第49話:これが貴方を倒す切り札です

  

 緊急事態が発生、家族間で戦争状態突入危機の到来。

 怒りの大和撫子、反撃の一手を打つ。

 運命の戦い、母と娘の戦いの果てに待つものとは……。

 両者睨みあう非常に気まずい雰囲気の中で、

 

「撫子。貴方、まさか……あの事を知っているの?」

「知っていますよ。お母様が家族に黙っていた事を私は知っています」


 堂々と言い切る撫子には迷いがなかった。

 例え、母でも自分の敵に回るとなれば容赦しない。

 その覚悟が見て取れる。


――いやいや、そんな覚悟は全然いらないですけど!


 見ていることしかできない猛は内心、そう感じながら状況を見守る。


「大切な家族が壊れる姿を私はみたくなかったんです。
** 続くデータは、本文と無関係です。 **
$ cat src/rtl/uart_baud_tick_gen.sv
// uart_baud_tick_gen: baud-rate clock-enable generator for the UART.
// It holds a table of NUM_SRC divisor profiles and switches between them
// glitch-free. A switch waits for a baud-period boundary, then leaves a
// settle gap with no ticks before the new profile starts.
//
// Ports:
//   PCLK       - sole clock, rising edge
//   PRESETn    - synchronous active-low reset
//   enable     - level, 1 = generate ticks
//   div_cfg    - divisor table, profile k at [k*DIV_W +: DIV_W]
//   src_sel    - requested profile, sampled with sel_req
//   sel_req    - one-cycle switch request
//   sel_ack    - pulse: requested profile now active
//   req_drop   - pulse: request rejected
//   busy       - switch pending or settling
//   active_sel - profile currently in use
//   tick_ovs   - oversample tick, one every eff cycles
//   tick_baud  - baud tick, coincides with every OVS-th tick_ovs
//   br_clk     - baud-rate square wave, high for the first half of a period
module uart_baud_tick_gen #(
  parameter int unsigned NUM_SRC    = 3,
  parameter int unsigned DIV_W      = 16,
  parameter int unsigned OVS        = 16,
  parameter int unsigned SETTLE_CYC = 4
) (
  input  logic                       PCLK,
  input  logic                       PRESETn,
  input  logic                       enable,
  input  logic [NUM_SRC*DIV_W-1:0]   div_cfg,
  input  logic [$clog2(NUM_SRC)-1:0] src_sel,
  input  logic                       sel_req,
  output logic                       sel_ack,
  output logic                       req_drop,
  output logic                       busy,
  output logic [$clog2(NUM_SRC)-1:0] active_sel,
  output logic                       tick_ovs,
  output logic                       tick_baud,
  output logic                       br_clk
);

  localparam int unsigned SEL_W  = $clog2(NUM_SRC);
  localparam int unsigned SELX_W = SEL_W + 1;
  localparam int unsigned OVS_W  = $clog2(OVS);
  localparam int unsigned SET_W  = $clog2(SETTLE_CYC + 1);

  typedef enum logic [1:0] {IDLE, RUN, SW_PEND, SETTLE} state_t;

  state_t             state_q, state_d;
  logic [SEL_W-1:0]   active_sel_d;
  logic [DIV_W-1:0]   div_q, div_d;
  logic [DIV_W-1:0]   cnt_q, cnt_d;
  logic [OVS_W-1:0]   ovs_cnt_q, ovs_d;
  logic [SEL_W-1:0]   pend_sel_q, pend_sel_d;
  logic [SET_W-1:0]   settle_cnt_q, settle_d;
  logic               pend_done_q, pend_done_d;
  logic               sel_ack_d, req_drop_d, busy_d;
  logic               tick_ovs_d, tick_baud_d, br_clk_d;

  logic [DIV_W-1:0]   div_tbl [NUM_SRC];
  logic               step_tick, step_baud, src_in_range, req_ok;
  logic [DIV_W-1:0]   step_cnt;
  logic [OVS_W-1:0]   step_ovs;

  // Reload value for the cycle counter; divisor 0 behaves as 1
  function automatic logic [DIV_W-1:0] eff_m1(input logic [DIV_W-1:0] d);
    return (d == '0) ? '0 : d - DIV_W'(1);
  endfunction

  // Unpack the flat divisor table
  for (genvar k = 0; k < NUM_SRC; k++) begin : g_tbl
    assign div_tbl[k] = div_cfg[k*DIV_W +: DIV_W];
  end

  // One counting step with the latched divisor
  assign step_tick    = (cnt_q == '0);
  assign step_cnt     = step_tick ? eff_m1(div_q) : cnt_q - DIV_W'(1);
  assign step_ovs     = ovs_cnt_q + OVS_W'(step_tick);
  assign step_baud    = step_tick && (ovs_cnt_q == OVS_W'(OVS - 1));
  assign src_in_range = ({1'b0, src_sel} < SELX_W'(NUM_SRC));
  assign req_ok       = src_in_range && (src_sel != active_sel);

  // State and output registers
  always_ff @(posedge PCLK) begin
    if (!PRESETn) begin
      state_q      <= IDLE;
      active_sel   <= '0;
      div_q        <= div_tbl[0];
      cnt_q        <= '0;
      ovs_cnt_q    <= '0;
      pend_sel_q   <= '0;
      settle_cnt_q <= '0;
      pend_done_q  <= 1'b0;
      sel_ack      <= 1'b0;
      req_drop     <= 1'b0;
      busy         <= 1'b0;
      tick_ovs     <= 1'b0;
      tick_baud    <= 1'b0;
      br_clk       <= 1'b0;
    end else begin
      state_q      <= state_d;
      active_sel   <= active_sel_d;
      div_q        <= div_d;
      cnt_q        <= cnt_d;
      ovs_cnt_q    <= ovs_d;
      pend_sel_q   <= pend_sel_d;
      settle_cnt_q <= settle_d;
      pend_done_q  <= pend_done_d;
      sel_ack      <= sel_ack_d;
      req_drop     <= req_drop_d;
      busy         <= busy_d;
      tick_ovs     <= tick_ovs_d;
      tick_baud    <= tick_baud_d;
      br_clk       <= br_clk_d;
    end
  end

  // Next-state and output logic
  always_comb begin
    state_d      = state_q;
    active_sel_d = active_sel;
    div_d        = div_q;
    cnt_d        = cnt_q;
    ovs_d        = ovs_cnt_q;
    pend_sel_d   = pend_sel_q;
    settle_d     = settle_cnt_q;
    pend_done_d  = pend_done_q;
    sel_ack_d    = 1'b0;
    req_drop_d   = 1'b0;
    tick_ovs_d   = 1'b0;
    tick_baud_d  = 1'b0;
    br_clk_d     = 1'b0;

    if ((state_q != IDLE) && !enable) begin
      // Enable fall wins over any request; a pending switch completes now
      state_d     = IDLE;
      cnt_d       = '0;
      ovs_d       = '0;
      settle_d    = '0;
      pend_done_d = 1'b0;
      if (state_q != RUN) begin
        active_sel_d = pend_sel_q;
        div_d        = div_tbl[pend_sel_q];
        sel_ack_d    = 1'b1;
      end
    end else begin
      case (state_q)
        IDLE: begin
          cnt_d = '0;
          ovs_d = '0;
          if (sel_req) begin
            if (req_ok) begin
              active_sel_d = src_sel;
              div_d        = div_tbl[src_sel];
              sel_ack_d    = 1'b1;
            end else begin
              req_drop_d = 1'b1;
            end
          end
          if (enable) begin
            div_d    = div_tbl[active_sel_d];
            cnt_d    = eff_m1(div_tbl[active_sel_d]);
            br_clk_d = 1'b1;
            state_d  = RUN;
          end
        end

        RUN: begin
          cnt_d       = step_cnt;
          ovs_d       = step_ovs;
          tick_ovs_d  = step_tick;
          tick_baud_d = step_baud;
          br_clk_d    = !step_ovs[OVS_W-1];
          if (sel_req) begin
            if (req_ok) begin
              pend_sel_d  = src_sel;
              pend_done_d = 1'b0;
              state_d     = SW_PEND;
            end else begin
              req_drop_d = 1'b1;
            end
          end
        end

        SW_PEND: begin
          req_drop_d = sel_req;
          if (pend_done_q) begin
            state_d     = SETTLE;
            settle_d    = SET_W'(SETTLE_CYC - 1);
            pend_done_d = 1'b0;
          end else begin
            cnt_d       = step_cnt;
            ovs_d       = step_ovs;
            tick_ovs_d  = step_tick;
            tick_baud_d = step_baud;
            // Hold br_clk low from the final old baud edge so no runt pulse appears
            br_clk_d    = !step_ovs[OVS_W-1] && !step_baud;
            if (step_baud) begin
              pend_done_d = 1'b1;
            end
          end
        end

        SETTLE: begin
          req_drop_d = sel_req;
          if (settle_cnt_q == '0) begin
            active_sel_d = pend_sel_q;
            div_d        = div_tbl[pend_sel_q];
            cnt_d        = eff_m1(div_tbl[pend_sel_q]);
            ovs_d        = '0;
            sel_ack_d    = 1'b1;
            br_clk_d     = 1'b1;
            state_d      = RUN;
          end else begin
            settle_d = settle_cnt_q - SET_W'(1);
          end
        end

        default: state_d = IDLE;
      endcase
    end

    busy_d = (state_d == SW_PEND) || (state_d == SETTLE);
  end

endmodule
だから黙ってました」

「やめて、何も言わないでっ!」

 

 何か隠している事があるのか、それを必死に隠そうとする。

 普段の母が見せない、動揺する姿に猛も本気度を知る。


――これは何か特別な事情があるのかもしれない。


 その何かは自分たちの関係を変えるだけの力を持っているのか。

 

「私も残念ですよ、お母様。私の敵となると言うのなら、仕方のないことです」

「や、やめて! お願いだから、やめて――!」

 

 悲痛な母の叫びがリビングに響き渡る。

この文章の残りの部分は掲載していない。